Dans Savoir enfin qui nous buvons, Sébastien Barrier dresse des portraits de vignerons tout en faisant goûter leur vin. C’est une dégustation artistique à partager vendredi 6 février à la Maison de l’Université à Mont-Saint-Aignan.

 

photo Yohanne Lamoulère

photo Yohanne Lamoulère

« J’aime l’ivresse. Il y a quelque chose de magique. J’aime les moments de célébration, d’abandon, d’oubli… C’est une façon de tenir, de faire sortir des choses que l’on ne peut pas faire sortir autrement. On rit de la mort, des aberrations de la vie… » Sébastien Barrier ne raconte pas seulement les bonnes bitures inoubliables prises avec ses copains vignerons dans Savoir enfin qui nous buvons. « J’en parle bien sûr mais pour m’en moquer ».

 

Son spectacle s’avère bien plus profond. Dans une salle, aménagée comme un bistrot, Sébastien Barrier revient sur la rencontre avec « des personnalités », avec des professionnels et professionnelles qui « font le bien autour d’eux », avec ces hommes et ces femmes qui « ont un esprit de communauté, un rapport au monde, à la vie, à une pensée écolo, une attention portée au sol, à la nature ». Le comédien d’exception les a rencontrés pour la première fois lors du salon des vins naturels dans le pays de Loire. Et il a décelé chez eux une certaine théâtralité.

 

Savoir enfin qui nous buvons est une grande fresque humaine dans laquelle Sébastien Barrier, conteur et chansonnier, dresse le portrait de ces vignerons. Il y a les mots et aussi les images, le vin que le public déguste tout au long de la soirée.

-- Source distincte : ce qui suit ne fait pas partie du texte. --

## src/rtl/csr_perf_unit_if.sv

```systemverilog
// csr_perf_unit_if: CSR access bus between the EX stage (master) and csr_perf_unit (slave)
//   csr_valid    - CSR instruction present in EX
//   stall        - EX held; suppresses the write
//   csr_addr     - 12-bit CSR address
//   csr_func3    - instruction funct3
//   csr_rs1_data - forwarded rs1 value
//   csr_zimm     - rs1 field / zero-extended immediate
//   csr_rdata    - old CSR value, combinational
//   csr_illegal  - access is illegal, combinational
interface csr_perf_unit_if #(parameter int XLEN = 32);
  logic            csr_valid;
  logic            stall;
  logic [11:0]     csr_addr;
  logic [2:0]      csr_func3;
  logic [XLEN-1:0] csr_rs1_data;
  logic [4:0]      csr_zimm;
  logic [XLEN-1:0] csr_rdata;
  logic            csr_illegal;
  modport master (output csr_valid, stall, csr_addr, csr_func3, csr_rs1_data, csr_zimm,
                  input  csr_rdata, csr_illegal);
  modport slave  (input  csr_valid, stall, csr_addr, csr_func3, csr_rs1_data, csr_zimm,
                  output csr_rdata, csr_illegal);
endinterface

```

## src/rtl/csr_perf_unit.sv

```systemverilog
// csr_perf_unit: CSR file with scratch registers, cycle/instret/event counters and count inhibit
//   clk, rst_n   - clock, asynchronous active-low reset
//   bus          - csr_perf_unit_if.slave CSR access bus (reads combinational, writes registered)
//   retire_i     - one instruction retired this cycle
//   hpm_event_i  - per-counter event strobes
//   Define CSR_HPM_EN to implement the event counters and their inhibit bits.
module csr_perf_unit #(
  parameter int XLEN        = 32,
  parameter int CNT_W       = 64,
  parameter int NUM_SCRATCH = 4,
  parameter int NUM_HPM     = 4
) (
  input  logic                clk,
  input  logic                rst_n,
  csr_perf_unit_if.slave      bus,
  input  logic                retire_i,
  input  logic [NUM_HPM-1:0]  hpm_event_i
);
  logic [11:0]       a;
  logic [4:0]        idx;
  logic [XLEN-1:0]   src, old, wdata, inh_rd, msc_q, msc_d;
  logic [XLEN-1:0]   scr_q [NUM_SCRATCH];
  logic [XLEN-1:0]   scr_d [NUM_SCRATCH];
  logic [CNT_W-1:0]  cyc_q, cyc_d, ins_q, ins_d, hpm_val, cnt_val;
  logic [2*XLEN-1:0] cnt_ext;
  logic              wen, op_ok, hpm_hit, is_cnt, mapped, illegal, commit, cnt_wr;
  logic              cy_inh_q, cy_inh_d, ir_inh_q, ir_inh_d;
`ifdef CSR_HPM_EN
  logic [CNT_W-1:0]   hpm_q [NUM_HPM];
  logic [CNT_W-1:0]   hpm_d [NUM_HPM];
  logic [NUM_HPM-1:0] hpm_inh_q, hpm_inh_d;
`else
  logic unused_hpm;
  assign unused_hpm = ^hpm_event_i;
`endif
  // A counter write replaces one XLEN half; otherwise one CNT_W-bit add so carries ripple into the high half.
  function automatic logic [CNT_W-1:0] cnt_upd(input logic [CNT_W-1:0] v, input logic wr,
                                               input logic hi, input logic [XLEN-1:0] wd, input logic inc);
    logic [2*XLEN-1:0] ve;
    ve = (2*XLEN)'(v);
    return wr ? CNT_W'(hi ? {wd, ve[XLEN-1:0]} : {ve[2*XLEN-1:XLEN], wd}) : v + CNT_W'(inc);
  endfunction
  assign a       = bus.csr_addr;
  assign idx     = a[4:0];
  assign src     = bus.csr_func3[2] ? XLEN'(bus.csr_zimm) : bus.csr_rs1_data;
  // Set/clear forms with a zero rs1 field are pure reads.
  assign wen     = bus.csr_func3[1:0] == 2'b01 || bus.csr_zimm != 5'd0;
  assign op_ok   = bus.csr_func3[1:0] != 2'b00;
  assign hpm_hit = idx >= 5'd3 && idx < 5'(3 + NUM_HPM);
  assign is_cnt  = (a[11:8] == 4'hB || a[11:8] == 4'hC) && a[6:5] == 2'b00 &&
                   (idx == 5'd0 || idx == 5'd2 || hpm_hit);
`ifdef CSR_HPM_EN
  assign inh_rd  = XLEN'({hpm_inh_q, ir_inh_q, 1'b0, cy_inh_q});
`else
  assign inh_rd  = XLEN'({ir_inh_q, 1'b0, cy_inh_q});
`endif
  always_comb begin
    hpm_val = '0;
`ifdef CSR_HPM_EN
    for (int i = 0; i < NUM_HPM; i++) hpm_val = idx == 5'(3 + i) ? hpm_q[i] : hpm_val;
`endif
  end
  assign cnt_val = idx == 5'd0 ? cyc_q : idx == 5'd2 ? ins_q : hpm_val;
  assign cnt_ext = (2*XLEN)'(cnt_val);
  always_comb begin
    old    = '0;
    mapped = 1'b0;
    if (a == 12'h320) begin
      mapped = 1'b1;
      old    = inh_rd;
    end
    if (a == 12'h340) begin
      mapped = 1'b1;
      old    = msc_q;
    end
    for (int k = 0; k < NUM_SCRATCH; k++)
      if (a == 12'(12'h7C0 + k)) begin
        mapped = 1'b1;
        old    = scr_q[k];
      end
    if (is_cnt) begin
      mapped = 1'b1;
      old    = a[7] ? cnt_ext[2*XLEN-1:XLEN] : cnt_ext[XLEN-1:0];
    end
  end
  assign illegal         = bus.csr_valid && (!mapped || !op_ok || (a[11:10] == 2'b11 && wen));
  assign bus.csr_illegal = illegal;
  assign bus.csr_rdata   = bus.csr_valid && !illegal ? old : '0;
  assign commit          = bus.csr_valid && !bus.stall && !illegal && wen;
  assign cnt_wr          = commit && a[11:8] == 4'hB;
  assign wdata           = bus.csr_func3[1:0] == 2'b01 ? src :
                           bus.csr_func3[1:0] == 2'b10 ? old | src : old & ~src;
  always_comb begin
    msc_d    = commit && a == 12'h340 ? wdata : msc_q;
    for (int k = 0; k < NUM_SCRATCH; k++) scr_d[k] = commit && a == 12'(12'h7C0 + k) ? wdata : scr_q[k];
    cy_inh_d = commit && a == 12'h320 ? wdata[0] : cy_inh_q;
    ir_inh_d = commit && a == 12'h320 ? wdata[2] : ir_inh_q;
    cyc_d    = cnt_upd(cyc_q, cnt_wr && idx == 5'd0, a[7], wdata, !cy_inh_q);
    ins_d    = cnt_upd(ins_q, cnt_wr && idx == 5'd2, a[7], wdata, retire_i && !ir_inh_q);
`ifdef CSR_HPM_EN
    for (int i = 0; i < NUM_HPM; i++) begin
      hpm_inh_d[i] = commit && a == 12'h320 ? wdata[3+i] : hpm_inh_q[i];
      hpm_d[i]     = cnt_upd(hpm_q[i], cnt_wr && idx == 5'(3 + i), a[7], wdata,
                             hpm_event_i[i] && !hpm_inh_q[i]);
    end
`endif
  end
  always_ff @(posedge clk or negedge rst_n)
    if (!rst_n) begin
      msc_q    <= '0;
      scr_q    <= '{default: '0};
      cy_inh_q <= 1'b0;
      ir_inh_q <= 1'b0;
      cyc_q    <= '0;
      ins_q    <= '0;
`ifdef CSR_HPM_EN
      hpm_inh_q <= '0;
      hpm_q     <= '{default: '0};
`endif
    end else begin
      msc_q    <= msc_d;
      scr_q    <= scr_d;
      cy_inh_q <= cy_inh_d;
      ir_inh_q <= ir_inh_d;
      cyc_q    <= cyc_d;
      ins_q    <= ins_d;
`ifdef CSR_HPM_EN
      hpm_inh_q <= hpm_inh_d;
      hpm_q     <= hpm_d;
`endif
    end
endmodule

```

## src/flat_wrapper.sv

```systemverilog
// flat-port wrapper written by rule: the top's interface ports become plain ports
module csr_perf_unit_flat 
#(
  parameter int XLEN        = 32,
  parameter int CNT_W       = 64,
  parameter int NUM_SCRATCH = 4,
  parameter int NUM_HPM     = 4
)
  (clk, rst_n, retire_i, hpm_event_i, bus_csr_valid, bus_stall, bus_csr_addr, bus_csr_func3, bus_csr_rs1_data, bus_csr_zimm, bus_csr_rdata, bus_csr_illegal);
  csr_perf_unit_if #(.XLEN(XLEN)) bus_i ();
  input  logic clk;
  input  logic rst_n;
  input  logic retire_i;
  input  logic [NUM_HPM-1:0] hpm_event_i;
  input wire logic [$bits(bus_i.csr_valid)-1:0] bus_csr_valid;
  input wire logic [$bits(bus_i.stall)-1:0] bus_stall;
  input wire logic [$bits(bus_i.csr_addr)-1:0] bus_csr_addr;
  input wire logic [$bits(bus_i.csr_func3)-1:0] bus_csr_func3;
  input wire logic [$bits(bus_i.csr_rs1_data)-1:0] bus_csr_rs1_data;
  input wire logic [$bits(bus_i.csr_zimm)-1:0] bus_csr_zimm;
  output wire logic [$bits(bus_i.csr_rdata)-1:0] bus_csr_rdata;
  output wire logic [$bits(bus_i.csr_illegal)-1:0] bus_csr_illegal;
  assign bus_i.csr_valid = bus_csr_valid;
  assign bus_i.stall = bus_stall;
  assign bus_i.csr_addr = bus_csr_addr;
  assign bus_i.csr_func3 = bus_csr_func3;
  assign bus_i.csr_rs1_data = bus_csr_rs1_data;
  assign bus_i.csr_zimm = bus_csr_zimm;
  assign bus_csr_rdata = bus_i.csr_rdata;
  assign bus_csr_illegal = bus_i.csr_illegal;
  csr_perf_unit #(.XLEN(XLEN), .CNT_W(CNT_W), .NUM_SCRATCH(NUM_SCRATCH), .NUM_HPM(NUM_HPM)) u_core (.clk(clk), .rst_n(rst_n), .bus(bus_i), .retire_i(retire_i), .hpm_event_i(hpm_event_i));
endmodule
```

Quel lien entre les traits de caractère des vignerons et leur vin ? « Je suis dans l’incapacité de déceler la personnalité de ces hommes dans le vin ».

 

Sébastien Barrier dit, raconte, amuse, divague, réinvente son texte à chaque spectacle. « Je m’autorise quelques moments de digression. Je m’interroge sur l’addiction, le couple, la dépression… Je me laisse traverser par des instants de doute, divertir par le moment présent ». C’est un vrai road movie qui peut durer plusieurs heures. « Quand j’étais enfant, je ne supportait pas que l’on ne s’occupe pas de moi. J’ai appris à capter et à maintenir l’attention des autres ». Le comédien fait le fanfaron lors de ce marathon arrosé de bons vins : sept dégustations mais pas plus de 3 cl à chaque fois.